> **Work instruction**: Search the entries for the word "with". Copy every line that holds it.

> **Records shown**:
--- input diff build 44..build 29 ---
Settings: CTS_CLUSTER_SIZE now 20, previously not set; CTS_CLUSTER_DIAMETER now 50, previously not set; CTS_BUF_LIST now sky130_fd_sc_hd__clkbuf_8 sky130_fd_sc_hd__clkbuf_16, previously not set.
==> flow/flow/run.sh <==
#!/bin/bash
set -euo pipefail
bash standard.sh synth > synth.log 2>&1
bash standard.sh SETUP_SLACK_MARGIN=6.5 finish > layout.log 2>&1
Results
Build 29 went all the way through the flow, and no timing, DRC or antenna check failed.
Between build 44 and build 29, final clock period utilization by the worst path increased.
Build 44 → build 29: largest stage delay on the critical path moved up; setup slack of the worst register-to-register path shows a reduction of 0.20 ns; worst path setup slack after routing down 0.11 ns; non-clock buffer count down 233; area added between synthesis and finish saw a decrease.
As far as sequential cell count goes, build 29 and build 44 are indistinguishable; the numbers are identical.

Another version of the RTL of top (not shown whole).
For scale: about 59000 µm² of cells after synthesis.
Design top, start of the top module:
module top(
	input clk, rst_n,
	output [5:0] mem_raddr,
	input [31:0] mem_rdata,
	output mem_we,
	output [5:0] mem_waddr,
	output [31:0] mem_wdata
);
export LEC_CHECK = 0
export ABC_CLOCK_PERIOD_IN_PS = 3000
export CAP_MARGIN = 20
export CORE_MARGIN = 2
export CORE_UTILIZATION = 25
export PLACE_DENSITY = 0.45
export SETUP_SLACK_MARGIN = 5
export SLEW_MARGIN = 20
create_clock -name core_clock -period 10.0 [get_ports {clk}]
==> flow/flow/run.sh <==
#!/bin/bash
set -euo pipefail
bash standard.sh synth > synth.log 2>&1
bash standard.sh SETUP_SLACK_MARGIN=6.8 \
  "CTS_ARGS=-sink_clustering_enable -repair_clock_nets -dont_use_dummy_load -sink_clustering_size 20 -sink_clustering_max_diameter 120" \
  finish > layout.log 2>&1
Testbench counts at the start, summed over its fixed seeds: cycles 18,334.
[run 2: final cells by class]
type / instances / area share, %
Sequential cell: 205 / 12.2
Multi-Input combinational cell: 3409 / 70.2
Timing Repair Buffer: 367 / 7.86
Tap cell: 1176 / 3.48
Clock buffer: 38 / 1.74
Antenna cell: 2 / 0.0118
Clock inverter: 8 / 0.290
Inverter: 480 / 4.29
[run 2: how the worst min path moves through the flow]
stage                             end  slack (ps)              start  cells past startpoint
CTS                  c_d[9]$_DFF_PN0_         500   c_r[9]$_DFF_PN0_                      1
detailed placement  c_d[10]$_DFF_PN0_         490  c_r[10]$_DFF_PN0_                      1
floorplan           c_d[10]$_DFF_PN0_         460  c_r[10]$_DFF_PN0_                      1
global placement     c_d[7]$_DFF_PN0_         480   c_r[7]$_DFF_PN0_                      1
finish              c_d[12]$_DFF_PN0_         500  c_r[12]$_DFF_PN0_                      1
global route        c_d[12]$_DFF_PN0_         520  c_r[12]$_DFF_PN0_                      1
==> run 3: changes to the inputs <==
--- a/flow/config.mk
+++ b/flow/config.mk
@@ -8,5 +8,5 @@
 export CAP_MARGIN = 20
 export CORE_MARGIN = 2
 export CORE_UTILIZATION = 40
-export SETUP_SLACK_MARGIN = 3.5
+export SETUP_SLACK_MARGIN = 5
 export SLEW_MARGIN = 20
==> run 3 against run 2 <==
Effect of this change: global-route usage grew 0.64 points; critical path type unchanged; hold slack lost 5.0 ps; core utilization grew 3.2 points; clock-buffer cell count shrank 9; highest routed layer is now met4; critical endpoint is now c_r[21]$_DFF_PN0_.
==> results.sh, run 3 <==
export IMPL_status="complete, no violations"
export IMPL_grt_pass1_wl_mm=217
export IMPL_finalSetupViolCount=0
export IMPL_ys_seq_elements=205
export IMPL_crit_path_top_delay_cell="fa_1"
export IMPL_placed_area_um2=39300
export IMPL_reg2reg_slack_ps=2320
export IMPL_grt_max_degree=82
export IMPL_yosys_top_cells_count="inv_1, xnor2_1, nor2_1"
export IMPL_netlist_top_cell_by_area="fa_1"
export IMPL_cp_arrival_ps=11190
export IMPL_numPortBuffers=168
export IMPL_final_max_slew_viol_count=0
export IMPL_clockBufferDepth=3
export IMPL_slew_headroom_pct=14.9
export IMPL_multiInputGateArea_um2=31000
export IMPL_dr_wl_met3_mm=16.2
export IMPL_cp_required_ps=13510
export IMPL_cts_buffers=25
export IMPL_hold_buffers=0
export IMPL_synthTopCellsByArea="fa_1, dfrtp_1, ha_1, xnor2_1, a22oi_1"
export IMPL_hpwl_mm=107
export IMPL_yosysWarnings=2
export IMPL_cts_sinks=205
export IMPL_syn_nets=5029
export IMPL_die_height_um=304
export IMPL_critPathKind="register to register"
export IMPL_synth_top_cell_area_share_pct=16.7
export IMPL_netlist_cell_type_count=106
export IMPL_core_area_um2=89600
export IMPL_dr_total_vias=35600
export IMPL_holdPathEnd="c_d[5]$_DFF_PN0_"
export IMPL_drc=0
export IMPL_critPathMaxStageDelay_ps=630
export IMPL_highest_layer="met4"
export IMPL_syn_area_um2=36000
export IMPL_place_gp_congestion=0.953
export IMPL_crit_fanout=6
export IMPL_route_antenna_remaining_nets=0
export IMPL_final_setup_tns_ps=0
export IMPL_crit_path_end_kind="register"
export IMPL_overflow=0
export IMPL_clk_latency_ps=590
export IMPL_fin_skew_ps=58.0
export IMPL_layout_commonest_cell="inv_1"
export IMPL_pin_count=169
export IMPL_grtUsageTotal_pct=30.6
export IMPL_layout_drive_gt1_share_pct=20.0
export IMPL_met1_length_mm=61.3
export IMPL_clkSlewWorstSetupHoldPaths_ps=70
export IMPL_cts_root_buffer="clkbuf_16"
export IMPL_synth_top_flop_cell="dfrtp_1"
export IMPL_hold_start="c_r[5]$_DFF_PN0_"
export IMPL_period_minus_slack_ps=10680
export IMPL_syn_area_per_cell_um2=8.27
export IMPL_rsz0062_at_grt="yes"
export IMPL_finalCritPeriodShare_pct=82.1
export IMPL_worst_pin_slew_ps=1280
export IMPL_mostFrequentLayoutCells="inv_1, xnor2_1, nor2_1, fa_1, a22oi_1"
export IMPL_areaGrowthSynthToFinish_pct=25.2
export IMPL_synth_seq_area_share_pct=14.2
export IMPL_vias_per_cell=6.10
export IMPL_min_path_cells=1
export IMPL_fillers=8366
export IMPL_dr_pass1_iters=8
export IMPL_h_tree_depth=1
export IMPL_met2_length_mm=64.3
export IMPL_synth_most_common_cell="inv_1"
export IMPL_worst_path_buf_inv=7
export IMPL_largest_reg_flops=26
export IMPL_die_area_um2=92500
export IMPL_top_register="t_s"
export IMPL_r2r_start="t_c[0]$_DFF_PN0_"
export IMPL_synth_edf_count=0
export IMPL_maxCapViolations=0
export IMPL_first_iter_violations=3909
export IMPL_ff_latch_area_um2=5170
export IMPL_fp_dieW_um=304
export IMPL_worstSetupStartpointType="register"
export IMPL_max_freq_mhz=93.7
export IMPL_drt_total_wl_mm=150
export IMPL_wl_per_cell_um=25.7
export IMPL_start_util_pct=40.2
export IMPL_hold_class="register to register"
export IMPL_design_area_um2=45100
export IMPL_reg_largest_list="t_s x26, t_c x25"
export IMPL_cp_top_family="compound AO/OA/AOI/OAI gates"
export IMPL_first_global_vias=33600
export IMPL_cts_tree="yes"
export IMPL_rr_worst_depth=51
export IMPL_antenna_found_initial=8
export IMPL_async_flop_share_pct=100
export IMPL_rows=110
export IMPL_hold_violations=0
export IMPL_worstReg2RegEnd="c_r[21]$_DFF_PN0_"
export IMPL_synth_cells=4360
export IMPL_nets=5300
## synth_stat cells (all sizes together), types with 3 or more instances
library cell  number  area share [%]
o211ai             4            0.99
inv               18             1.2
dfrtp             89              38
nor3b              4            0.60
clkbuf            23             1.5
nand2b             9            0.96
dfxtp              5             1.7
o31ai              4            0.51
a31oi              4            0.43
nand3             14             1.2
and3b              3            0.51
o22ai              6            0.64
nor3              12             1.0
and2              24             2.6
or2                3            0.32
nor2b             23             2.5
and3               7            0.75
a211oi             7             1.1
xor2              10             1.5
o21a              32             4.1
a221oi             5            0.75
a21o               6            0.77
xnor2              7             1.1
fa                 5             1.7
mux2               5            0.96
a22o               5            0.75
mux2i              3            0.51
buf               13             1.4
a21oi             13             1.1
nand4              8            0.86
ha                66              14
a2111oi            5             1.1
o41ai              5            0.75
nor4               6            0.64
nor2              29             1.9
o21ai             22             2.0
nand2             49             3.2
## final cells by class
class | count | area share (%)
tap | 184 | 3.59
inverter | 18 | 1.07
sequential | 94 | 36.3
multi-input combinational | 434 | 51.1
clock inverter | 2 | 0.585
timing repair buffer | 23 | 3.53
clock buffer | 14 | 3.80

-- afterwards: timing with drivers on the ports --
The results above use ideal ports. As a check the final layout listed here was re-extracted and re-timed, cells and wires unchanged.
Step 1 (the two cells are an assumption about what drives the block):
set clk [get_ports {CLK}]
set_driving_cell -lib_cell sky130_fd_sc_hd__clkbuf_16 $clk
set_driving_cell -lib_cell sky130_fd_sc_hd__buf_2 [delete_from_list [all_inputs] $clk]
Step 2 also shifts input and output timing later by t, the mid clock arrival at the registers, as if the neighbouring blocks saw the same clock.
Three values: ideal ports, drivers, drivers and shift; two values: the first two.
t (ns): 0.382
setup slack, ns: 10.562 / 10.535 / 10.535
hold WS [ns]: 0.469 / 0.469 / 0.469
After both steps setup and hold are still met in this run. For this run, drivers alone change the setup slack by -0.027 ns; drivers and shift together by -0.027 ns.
From an optimization exercise on the open Yosys and OpenROAD flow, aimed at small area and a short achievable clock period; shortcuts taken in it are not production practice.
The RTL was checked by simulation tests, not by an equivalence proof against the original design.

==> flow/design.v (outline; a module is shown in full before it is edited, if it fits) <==
// module dff: 16 lines
// module filter: 5135 lines
// module fa_cell: 4 lines
module filter #(parameter DATA_WIDTH = 16) (
    input clk,
    input rst_n,
    input signed [DATA_WIDTH-1:0] FilterIn,
    input ValidIn,
    output signed [32:0] data_out,
    output reg ValidOut);
  // ...
==> flow/flow/run.sh <==
#!/bin/bash
# Layout: the standard flow (standard.sh) unchanged, except that timing repair
# aims at a larger setup margin (a shorter period than the 10.5 ns clock) and the
# port buffers are plain buffers instead of delay cells.  make's full output goes
# to make_finish.log here; each ORFS step keeps its own log under orfs/logs/.
set -uo pipefail
bash standard.sh SETUP_SLACK_MARGIN=6.0 'BUFFER_PORTS_ARGS=-buffer_cell sky130_fd_sc_hd__buf_4' finish > make_finish.log 2>&1
status=$?
tail -n 40 make_finish.log
exit $status
==> flow/standard.sh <==
#!/bin/bash
# synth_recipe.tcl (not shown) runs the flow's synth.tcl, then flattens the netlist and writes it again
# the make line also repeats each setting of config.mk as NAME=value (left out here)
make -C /OpenROAD-flow-scripts/flow DESIGN_CONFIG=/design/flow/config.mk WORK_HOME=/design/flow/orfs CLKGATE_MAP_FILE= SYNTH_SCRIPT=/design/flow/synth_recipe.tcl "${@:-finish}"
==> flow/config.mk <==
export PLATFORM = sky130hd
export DESIGN_NAME = filter
export DESIGN_NICKNAME = filter
export VERILOG_FILES = /design/flow/design.v
export SDC_FILE = /design/flow/constraint.sdc
export NUM_CORES = 4
export LEC_CHECK = 0
export CAP_MARGIN = 20
export CORE_MARGIN = 2
export CORE_UTILIZATION = 65
export CTS_BUF_LIST = sky130_fd_sc_hd__clkbuf_4 sky130_fd_sc_hd__clkbuf_8
export CTS_CLUSTER_SIZE = 24
export SETUP_SLACK_MARGIN = 5
export SLEW_MARGIN = 20
export SYNTH_HIERARCHICAL = 1
export TNS_END_PERCENT = 100
==> flow/constraint.sdc <==
create_clock -name core_clock -period 10.5 [get_ports {clk}]
set_input_delay 2.1000 -clock core_clock [delete_from_list [all_inputs] [get_ports {clk}]]
set_output_delay 2.1000 -clock core_clock [all_outputs]
set_load 0.01 [all_outputs]
==> summary.txt, run 1 <==
Outcome
  – Status: timing/DRC/antenna clean

Logic synthesis
  – EDFF count, synth: 0
  – Synth Area in Adders: 0.467
  – Mux contribution to synthesized area: 0.000269
  – Mean post-synth cell area: 14.3 um2
  – Synth Flop Type: dfrtp_1
  – Post-synth net total: 3551
  – Post-synthesis sequential area ratio: 0.372
  – Number of synthesis warnings: 7

Setup path
  – Crit path DAT: 2.54 ns
  – Setup crit end kind: output pin
  – R2r setup slk: 6.06 ns
  – Reg2reg start: pr7[2]
  – Crit start category: flop

Floorplanning
  – Die area: 59100 um2
  – I/O pin count: 53

Worst hold path
  – Hold Path End: d6[8]
  – HP Start: d5[8]

Drt
  – Met2 wire length: 49100 um
  – Routed Antenna Nets: 0
  – Met1 WL: 36500 um

Timing
  – PnR worst setup slack: 5.86 ns
  – Setup_tns: 0 ns
  – Fin. max-slew vios: 0
  – Maximum clock frequency: 0.215 GHz

Place
  – Cells after DPL: 3358

CTS
  – Postcts setup bufs: 7
  – CTS tree: built

Final layout
  – Area growth, synth to finish: 10.9%
  – Sequential cell area share: 0.335

Global routing
  – First-pass GRT wire length: 148000 um
  – GRT overflow: 0
  – GRT Util Overall: 0.349

Job
  – MaxCap Viol Count: 0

> **Response box**:
## synth_stat cells (all sizes together), types with 3 or more instances
-- afterwards: timing with drivers on the ports --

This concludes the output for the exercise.